Lessons from the Past:

Teachers Share Their Prom Stories

Spanish teacher Ana Kistler attended prom in 1983 dressed in a poofy, lemon yellow gown.

“I wore a typical 80’s dress,” Kistler said. “It was the era of Princess Diana’s wedding gown.”

She topped off the look with iridescent lipstick. Classy.

Back then, Kistler noted, the dance was more of a partner thing, and people attended with dates. Kistler was accompanied by a good friend.

“He was actually homosexual,” she said.

The problem was prom took place the day before the SAT.

“Nobody really stressed the importance of the test, so we all showed up exhausted after prom,” Kistler said.

Environmental Science teacher Shaun Thompson attended his prom with his toxic high school girlfriend, Nicole.

“All my friends hated her because she was an awful girlfriend,” Thompson said. “She was manipulative and drove a wedge between me and one of my close female friends.”

His friends even excluded him from the limousine on the way to the dance because they disliked her so much.

“That stung,” he recalled.

He advises that if all your friends hate your significant other, it probably isn’t a relationship you should be in.

Thompson is engaged to be married this spring, and fortunately Nicole will not be in attendance.

Prom was a big deal for biology teacher Mika Tweitmeyer. And not only because of the opulence.

All 900 students in her grade enjoyed a live band, three separate dinner seatings, a DJ, a hypnotist show, and water fountains filled with fish.

“John Mayer played at my brother’s prom,” Tweitmeyer said.

These festivities began on their way to the dance.

“The big thing was how you got to prom,” Twietmeyer said. “There was a red carpet, risers for the parents.”

Students pulled up in a variety of comical entrances ranging from horse-drawn carriages to ice cream trucks, from bulldozers to trolleys.

Despite this, the most important part of her prom was her date. She was accompanied by her now-husband, Jon. Twietmeyer.

“We dated in high school, then broke up when we were in college, I got married to someone else, and then we later found each other, decades later, and got married.”

If we can learn anything from Twietmeyer, take your date screening seriously, because instead of walking down the red carpet, you could be walking down the aisle. Keep your standards high!

Theater arts teacher Monique Taylor was not like other girls; she never attended prom.

“We were too cool to go to prom,” Taylor said. “So we went to a nightclub instead.”

She was accompanied by her friend and their dates.

This choice left a void in Taylor’s life, that she has attempted to remedy through volunteering on the prom committee to organize prom for three years.

“I kind of used it to fill in the hole for me,” Taylor said.

English teacher Mary Foster has served as prom chaperone numerous times over her 23 year long career at Riverside.
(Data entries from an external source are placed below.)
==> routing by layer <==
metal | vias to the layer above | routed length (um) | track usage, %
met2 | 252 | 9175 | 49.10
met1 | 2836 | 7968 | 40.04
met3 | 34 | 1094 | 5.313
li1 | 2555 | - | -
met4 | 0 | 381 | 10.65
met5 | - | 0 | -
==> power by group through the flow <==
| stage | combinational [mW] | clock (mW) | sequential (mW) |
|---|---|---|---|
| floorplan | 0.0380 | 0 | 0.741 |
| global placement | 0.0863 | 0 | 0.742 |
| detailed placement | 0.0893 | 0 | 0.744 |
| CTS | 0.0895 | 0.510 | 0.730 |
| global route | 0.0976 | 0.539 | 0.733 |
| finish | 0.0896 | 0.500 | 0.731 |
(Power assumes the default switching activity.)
$ cat src/sdcu_pkg.sv
// package for the sdram controller upper configuration block
package sdcu_pkg;
    // register byte offsets
    localparam logic [7:0] MCC_FOUR_OFFSET  = 8'hFC;
    localparam logic [7:0] MCC_THREE_OFFSET = 8'hF8;
    // field positions in config four
    localparam int PRE_ACT_LSB    = 28;
    localparam int ACT_PRE_LSB    = 24;
    localparam int ROM_BEATS_BIT  = 23;
    localparam int BUF_MSB_BIT    = 22;
    localparam int EXT_ROM_BIT    = 21;
    localparam int BUF_LSB_BIT    = 20;
    localparam int OPEN_LO_LSB    = 18;
    localparam int DBUS_SIZE_BIT  = 17;
    localparam int REG_DIMM_BIT   = 15;
    localparam int SDMODE_LSB     = 8;
    localparam int ACTORW_LSB     = 4;
    localparam int OPEN_HI_LSB    = 0;
    // field position in config three
    localparam int OPEN_MID_LSB   = 28;
    // reset values
    localparam logic [31:0] MCC_FOUR_RESET  = 32'h0010_0000;
    localparam logic [31:0] MCC_THREE_RESET = 32'h0000_0000;
    // writable bits of config four: everything but reserved bit 16
    localparam logic [31:0] MCC_FOUR_MASK   = 32'hFFFE_FFFF;
    // buffer type codes
    localparam logic [1:0] BUF_REGISTERED = 2'h1;
    localparam logic [1:0] BUF_INLINE     = 2'h2;
    // rom beats
    localparam logic [3:0] ROM_BEATS_FOUR  = 4'h4;
    localparam logic [3:0] ROM_BEATS_EIGHT = 4'h8;
    // zero code of a four-bit interval means sixteen clocks
    localparam logic [4:0] INTERVAL_ZERO_CLOCKS = 5'h10;
    // clock
    localparam int CLOCK_HZ = 10_000_000;

    typedef enum logic [2:0]
    {
        SDCU_IDLE     = 3'b000,
        SDCU_ACTIVE   = 3'b001,
        SDCU_OPEN     = 3'b010,
        SDCU_PRECHG   = 3'b011,
        SDCU_ROM_BURST = 3'b100
    } sdcu_state_t;

    // sdram command pins, active low
    typedef struct packed
    {
        logic rowStrobeN;
        logic columnStrobeN;
        logic writeEnableN;
    } sdcu_cmd_t;

    // decoded configuration
    typedef struct packed
    {
        logic [4:0] precharge_to_activate_count;
        logic [4:0] actToPre;
        logic       romEightBeats;
        logic [1:0] bufType;
        logic       extended_rom_enable;
        logic [9:0] openPage;
        logic       registered_dimm_select;
    } sdcu_cfg_t;
endpackage : sdcu_pkg

$ cat src/sdcu_ctrl.sv
// sdram/rom controller core governed by the upper half of config register four
//
// Our own choice: the APB interface to the registers.
`timescale 1ns/100ps
// Contract
// - wait programmed clocks precharge to activate
// - wait programmed clocks activate to precharge
// - rom burst bit: four or eight beats
// - four-beat rom splits burst in two
// - buffer type from bits 22 and 20
// - in-line mode checks and generates parity/ecc (code only generates byte parity on writes and checks nothing)
// - extended rom enable adds 128 Mbytes
// - open page interval spans three fields
// - reload page counter on every access
// - counter expiry issues bank precharge
// - registered dimm delays write data one cycle
module sdcu_ctrl
(
    input  wire logic             clock,
    input  wire logic             reset_n,
    // apb slave
    input  wire logic             psel,
    input  wire logic             penable,
    input  wire logic             pwrite,
    input  wire logic [7:0]       paddr,
    input  wire logic [31:0]      pwdata,
    output logic [31:0]           prdata,
    output logic                  pready,
    output logic                  pslverr,
    // access requests from the processor side
    input  wire logic             sdramReq,
    input  wire logic             sdramWrite,
    input  wire logic [31:0]      sdramWdata,
    input  wire logic [3:0]       sdramWpar,
    input  wire logic             romReq,
    input  wire logic             romAddrHigh,
    output logic                  reqAck,
    output logic                  romSelect,
    output logic                  romInRange,
    output logic                  romBurstStart,
    output logic [3:0]            romBurstBeats,
    // sdram pins
    output sdcu_pkg::sdcu_cmd_t   sdramCmd,
    output logic [31:0]           memData,
    output logic [3:0]            memPar,
    output logic                  memDataOe,
    // data path mode and open page status
    output logic                  inlineEccActive,
    output logic                  registeredBufActive,
    output logic                  pageOpen
);
    logic [31:0]           cfgFour_r;
    logic [31:0]           cfgThree_r;
    sdcu_pkg::sdcu_cfg_t   cfg;
    sdcu_pkg::sdcu_state_t state_r;
    sdcu_pkg::sdcu_state_t state_nxt;
    logic [4:0]            gapCnt_r;
    logic [9:0]            pageCnt_r;
    logic                  romSecond_r;
    logic [31:0]           wdataHold_r;
    logic [3:0]            wparHold_r;
    logic                  wrPend_r;
    logic                  apbWrite;
    logic                  apbRead;
    logic                  addrHit;
    logic                  pageAccess;

    // apb decode: zero wait states
    assign addrHit  = (paddr == sdcu_pkg::MCC_FOUR_OFFSET)
                   || (paddr == sdcu_pkg::MCC_THREE_OFFSET);
    assign apbWrite = psel && penable && pwrite && addrHit;
    assign apbRead  = psel && !pwrite;
    assign pready   = psel && penable;
    assign pslverr  = psel && penable && !addrHit;

    always_ff @(posedge clock)
    begin
        if (!reset_n)
        begin
            cfgFour_r  <= sdcu_pkg::MCC_FOUR_RESET;
            cfgThree_r <= sdcu_pkg::MCC_THREE_RESET;
        end
        else if (apbWrite && paddr == sdcu_pkg::MCC_FOUR_OFFSET)
        begin
            cfgFour_r <= pwdata & sdcu_pkg::MCC_FOUR_MASK;
        end
        else if (apbWrite)
        begin
            cfgThree_r <= pwdata;
        end
    end

    always_ff @(posedge clock)
    begin
        if (!reset_n)
        begin
            prdata <= 32'h0000_0000;
        end
        else if (apbRead && !penable)
        begin
            if (paddr == sdcu_pkg::MCC_FOUR_OFFSET)
            begin
                prdata <= cfgFour_r;
            end
            else if (paddr == sdcu_pkg::MCC_THREE_OFFSET)
            begin
                prdata <= cfgThree_r;
            end
            else
            begin
                prdata <= 32'h0000_0000;
            end
        end
    end

    // field decode
    function automatic logic [4:0] interval(input logic [3:0] code);
        interval = (code == 4'h0) ? sdcu_pkg::INTERVAL_ZERO_CLOCKS : {1'b0, code};
    endfunction : interval

    always_comb
    begin
        cfg.precharge_to_activate_count      = interval(cfgFour_r[sdcu_pkg::PRE_ACT_LSB +: 4]);
        cfg.actToPre      = interval(cfgFour_r[sdcu_pkg::ACT_PRE_LSB +: 4]);
        cfg.romEightBeats = cfgFour_r[sdcu_pkg::ROM_BEATS_BIT];
        cfg.bufType       = {cfgFour_r[sdcu_pkg::BUF_MSB_BIT],
                             cfgFour_r[sdcu_pkg::BUF_LSB_BIT]};
        cfg.extended_rom_enable        = cfgFour_r[sdcu_pkg::EXT_ROM_BIT];
        cfg.openPage      = {cfgFour_r[sdcu_pkg::OPEN_LO_LSB +: 2],
                             cfgThree_r[sdcu_pkg::OPEN_MID_LSB +: 4],
                             cfgFour_r[sdcu_pkg::OPEN_HI_LSB +: 4]};
        cfg.registered_dimm_select       = cfgFour_r[sdcu_pkg::REG_DIMM_BIT];
    end

    // in-line ecc/parity path only works when software chose in-line mode
    assign inlineEccActive     = (cfg.bufType == sdcu_pkg::BUF_INLINE);
    assign registeredBufActive = (cfg.bufType == sdcu_pkg::BUF_REGISTERED);
    // rom decode: the upper region answers only with extended rom on
    assign romInRange = romReq && (!romAddrHigh || cfg.extended_rom_enable);

    assign pageAccess = (state_r == sdcu_pkg::SDCU_OPEN) && sdramReq;

    always_comb
    begin
        state_nxt = state_r;
        unique case (state_r)
            sdcu_pkg::SDCU_IDLE:
            begin
                if (gapCnt_r == 5'h00 && sdramReq)
                begin
                    state_nxt = sdcu_pkg::SDCU_ACTIVE;
                end
                else if (romInRange)
                begin
                    state_nxt = sdcu_pkg::SDCU_ROM_BURST;
                end
            end
            sdcu_pkg::SDCU_ACTIVE:
            begin
                state_nxt = sdcu_pkg::SDCU_OPEN;
            end
            sdcu_pkg::SDCU_OPEN:
            begin
                if (pageCnt_r == 10'h000 && !sdramReq && gapCnt_r == 5'h00)
                begin
                    state_nxt = sdcu_pkg::SDCU_PRECHG;
                end
            end
            sdcu_pkg::SDCU_PRECHG:
            begin
                state_nxt = sdcu_pkg::SDCU_IDLE;
            end
            sdcu_pkg::SDCU_ROM_BURST:
            begin
                if (cfg.romEightBeats || romSecond_r)
                begin
                    state_nxt = sdcu_pkg::SDCU_IDLE;
                end
            end
            default:
            begin
                state_nxt = sdcu_pkg::SDCU_IDLE;
            end
        endcase
    end

    always_ff @(posedge clock)
    begin
        if (!reset_n)
        begin
            state_r <= sdcu_pkg::SDCU_IDLE;
        end
        else
        begin
            state_r <= state_nxt;
        end
    end

    // interval counter: loaded at each precharge and activate, counts to zero
    always_ff @(posedge clock)
    begin
        if (!reset_n)
        begin
            gapCnt_r <= 5'h00;
        end
        else if (state_nxt == sdcu_pkg::SDCU_PRECHG)
        begin
            gapCnt_r <= cfg.precharge_to_activate_count;
        end
        else if (state_nxt == sdcu_pkg::SDCU_ACTIVE)
        begin
            gapCnt_r <= cfg.actToPre - 5'h01;
        end
        else if (gapCnt_r != 5'h00)
        begin
            gapCnt_r <= gapCnt_r - 5'h01;
        end
    end

    // page open duration counter
    always_ff @(posedge clock)
    begin
        if (!reset_n)
        begin
            pageCnt_r <= 10'h000;
        end
        else if (state_r == sdcu_pkg::SDCU_ACTIVE || pageAccess)
        begin
            pageCnt_r <= cfg.openPage;
        end
        else if (pageCnt_r != 10'h000)
        begin
            pageCnt_r <= pageCnt_r - 10'h001;
        end
    end

    // four-beat roms take each eight-beat burst as two transactions
    always_ff @(posedge clock)
    begin
        if (!reset_n)
        begin
            romSecond_r   <= 1'b0;
            romBurstStart <= 1'b0;
            romBurstBeats <= sdcu_pkg::ROM_BEATS_FOUR;
        end
        else
        begin
            romBurstStart <= (state_nxt == sdcu_pkg::SDCU_ROM_BURST);
            romBurstBeats <= cfg.romEightBeats ? sdcu_pkg::ROM_BEATS_EIGHT
                                               : sdcu_pkg::ROM_BEATS_FOUR;
            romSecond_r   <= (state_r == sdcu_pkg::SDCU_ROM_BURST) && !romSecond_r
                             && !cfg.romEightBeats;
        end
    end

    assign romSelect = (state_r == sdcu_pkg::SDCU_ROM_BURST);
    assign reqAck    = pageAccess;
    assign pageOpen  = (state_r == sdcu_pkg::SDCU_OPEN);

    // command pins
    always_ff @(posedge clock)
    begin
        if (!reset_n)
        begin
            sdramCmd <= '{rowStrobeN: 1'b1, columnStrobeN: 1'b1, writeEnableN: 1'b1};
        end
        else
        begin
            sdramCmd.rowStrobeN    <= !(state_nxt == sdcu_pkg::SDCU_ACTIVE
                                     || state_nxt == sdcu_pkg::SDCU_PRECHG);
            sdramCmd.columnStrobeN <= !pageAccess;
            sdramCmd.writeEnableN  <= !((pageAccess && sdramWrite)
                                     || state_nxt == sdcu_pkg::SDCU_PRECHG);
        end
    end

    // write data: same cycle as the command, or one later for registered dimms
    always_ff @(posedge clock)
    begin
        if (!reset_n)
        begin
            wdataHold_r <= 32'h0000_0000;
            wparHold_r  <= 4'h0;
            wrPend_r    <= 1'b0;
            memData     <= 32'h0000_0000;
            memPar      <= 4'h0;
            memDataOe   <= 1'b0;
        end
        else
        begin
            wrPend_r    <= pageAccess && sdramWrite;
            wdataHold_r <= sdramWdata;
            wparHold_r  <= inlineEccActive ? {^sdramWdata[31:24], ^sdramWdata[23:16],
                                              ^sdramWdata[15:8], ^sdramWdata[7:0]}
                                           : sdramWpar;
            if (cfg.registered_dimm_select)
            begin
                memData   <= wdataHold_r;
                memPar    <= wparHold_r;
                memDataOe <= wrPend_r;
            end
            else
            begin
                memData   <= sdramWdata;
                memPar    <= inlineEccActive ? {^sdramWdata[31:24], ^sdramWdata[23:16],
                                                ^sdramWdata[15:8], ^sdramWdata[7:0]}
                                             : sdramWpar;
                memDataOe <= pageAccess && sdramWrite;
            end
        end
    end
endmodule : sdcu_ctrl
She describes this experience as both lovely and disturbing. “Besides the children trying to have sex with their clothes on it’s always lovely,” Foster said. “It’s amazing to me how beautiful the ladies are, and then they’re humping all over someone.”
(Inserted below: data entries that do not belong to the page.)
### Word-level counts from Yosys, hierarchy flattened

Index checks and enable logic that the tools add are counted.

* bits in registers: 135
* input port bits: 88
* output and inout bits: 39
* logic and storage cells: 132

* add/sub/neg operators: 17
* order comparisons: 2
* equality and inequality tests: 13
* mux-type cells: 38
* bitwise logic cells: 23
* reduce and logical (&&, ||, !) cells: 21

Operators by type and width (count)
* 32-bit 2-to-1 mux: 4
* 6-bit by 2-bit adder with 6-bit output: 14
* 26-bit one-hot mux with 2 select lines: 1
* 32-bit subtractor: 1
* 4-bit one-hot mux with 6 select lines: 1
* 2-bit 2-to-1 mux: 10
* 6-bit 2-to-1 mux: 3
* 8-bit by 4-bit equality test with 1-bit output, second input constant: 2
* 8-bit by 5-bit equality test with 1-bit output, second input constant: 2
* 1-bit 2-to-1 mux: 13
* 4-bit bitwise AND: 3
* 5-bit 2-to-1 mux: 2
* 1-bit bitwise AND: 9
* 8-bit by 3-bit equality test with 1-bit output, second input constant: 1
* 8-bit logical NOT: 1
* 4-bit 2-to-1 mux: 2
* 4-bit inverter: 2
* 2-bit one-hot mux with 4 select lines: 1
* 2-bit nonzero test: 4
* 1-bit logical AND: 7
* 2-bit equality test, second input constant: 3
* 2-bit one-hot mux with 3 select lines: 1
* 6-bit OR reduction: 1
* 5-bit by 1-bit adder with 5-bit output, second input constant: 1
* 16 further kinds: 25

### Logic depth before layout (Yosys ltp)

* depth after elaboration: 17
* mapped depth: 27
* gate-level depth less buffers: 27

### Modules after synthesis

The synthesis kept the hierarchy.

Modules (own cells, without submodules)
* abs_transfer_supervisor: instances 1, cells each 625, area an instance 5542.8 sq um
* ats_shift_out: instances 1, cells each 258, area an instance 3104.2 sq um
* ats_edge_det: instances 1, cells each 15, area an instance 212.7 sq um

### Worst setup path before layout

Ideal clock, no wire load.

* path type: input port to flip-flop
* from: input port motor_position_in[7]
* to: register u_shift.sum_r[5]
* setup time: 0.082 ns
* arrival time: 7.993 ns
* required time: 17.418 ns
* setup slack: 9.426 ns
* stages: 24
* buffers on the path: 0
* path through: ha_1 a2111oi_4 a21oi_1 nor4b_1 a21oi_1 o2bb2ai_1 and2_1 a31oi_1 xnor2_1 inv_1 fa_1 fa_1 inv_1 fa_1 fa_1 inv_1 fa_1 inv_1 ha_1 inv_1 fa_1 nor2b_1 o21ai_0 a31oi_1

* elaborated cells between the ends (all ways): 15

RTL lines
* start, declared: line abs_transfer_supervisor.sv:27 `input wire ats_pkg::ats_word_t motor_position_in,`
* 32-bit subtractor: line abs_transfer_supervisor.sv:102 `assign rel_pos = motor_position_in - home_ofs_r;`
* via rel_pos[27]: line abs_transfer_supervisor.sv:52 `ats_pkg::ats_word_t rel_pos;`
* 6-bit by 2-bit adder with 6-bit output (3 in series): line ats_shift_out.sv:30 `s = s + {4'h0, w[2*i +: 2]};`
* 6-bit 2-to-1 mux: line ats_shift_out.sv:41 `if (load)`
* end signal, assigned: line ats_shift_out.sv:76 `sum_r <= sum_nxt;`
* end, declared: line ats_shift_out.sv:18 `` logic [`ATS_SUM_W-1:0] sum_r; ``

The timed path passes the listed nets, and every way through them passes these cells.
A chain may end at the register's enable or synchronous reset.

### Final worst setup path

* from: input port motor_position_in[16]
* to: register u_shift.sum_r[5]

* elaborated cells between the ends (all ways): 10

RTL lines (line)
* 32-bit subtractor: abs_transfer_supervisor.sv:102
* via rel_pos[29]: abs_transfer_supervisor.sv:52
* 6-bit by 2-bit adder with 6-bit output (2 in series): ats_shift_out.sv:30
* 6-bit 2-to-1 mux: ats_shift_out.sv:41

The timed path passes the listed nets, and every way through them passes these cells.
==> src/shared/wdt_defines.svh <==
// constants for the watchdog and sleep/wake control block
`ifndef WDT_DEFINES_SVH
`define WDT_DEFINES_SVH

// ---------------------------------------------------------------
// register map (byte addresses, one register every 4 bytes)
// ---------------------------------------------------------------
`define ADDR_WDOG_CTRL 8'h00
`define ADDR_TMR_OPT 8'h04
`define ADDR_STATUS 8'h08
`define ADDR_CMD 8'h0C
`define ADDR_CFG 8'h10
`define ADDR_IRQ 8'h14

// ---------------------------------------------------------------
// reset values and fields
// ---------------------------------------------------------------
`define WDOG_CTRL_RST 8'h08
`define TMR_OPT_RST 8'hFF
`define WPS_LSB 1
`define WPS_MAX 4'hB
`define OPT_PSA_BIT 3
`define CMD_CLEAR_WATCHDOG_INSTR_BIT 0
`define CMD_SLEEP_BIT 1
`define CMD_OSCFAIL_BIT 2
`define CMD_SERVICE_BIT 3
`define CMD_RETFIE_BIT 4
`define IRQ_VECTOR 11'h004

// ---------------------------------------------------------------
// timing
// ---------------------------------------------------------------
`define LFOSC_HZ 31000
`define SYS_CLK_HZ 125000000
`define LF_DIV_CNT (`SYS_CLK_HZ / `LFOSC_HZ)
`define OST_PERIODS 1024
`define WDOG_PRE_BITS 16
`define WDOG_BASE_SHIFT 5

`endif

==> src/shared/wdt_pkg.sv <==
// types for the watchdog and sleep/wake control block
package wdt_pkg;

  // clock source modes
  typedef enum logic [2:0] {
    CLK_LP = 3'h0, CLK_XT = 3'h1, CLK_HS = 3'h2, CLK_EC = 3'h3,
    CLK_INTOSC = 3'h4, CLK_RC = 3'h5
  } clk_mode_t;

  // power state, one-hot
  typedef enum logic [2:0] {
    ST_RUN = 3'b001,
    ST_SLEEP = 3'b010,
    ST_OST = 3'b100
  } pwr_state_t;

  // register bus request
  typedef struct packed {
    logic [7:0] addr;
    logic [7:0] wdata;
    logic wr;
    logic rd;
  } reg_req_t;

  // wake outcome
  typedef struct packed {
    logic woke;
    logic vector;
    logic reset;
  } wake_t;

endpackage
Foster echoes the same sentiment of many other teachers: that it is so striking to see their students dressed up and in a non-academic setting.

“I see my serious, good students dressed up like princesses,” Foster said. “And then I see them on the dance floor and I think, ‘does your father know what you're doing on the dance floor? Because if so, I bet he’d beat you and kill that boy.’” No one knows how to party like the chorus kids.

Conner Bolen and Anna Allman attended Riverside prom with their Chorus friends. After a fancy Italian dinner and a picture taking session down by the Eno, they danced the night away.

But the real capstone of the event was the after party.

“We went and watched Les Mis in somebody's basement,” he said.

So if you’re short on afterparty ideas, consider Bolen’s example of singing along to a basement musical extravaganza.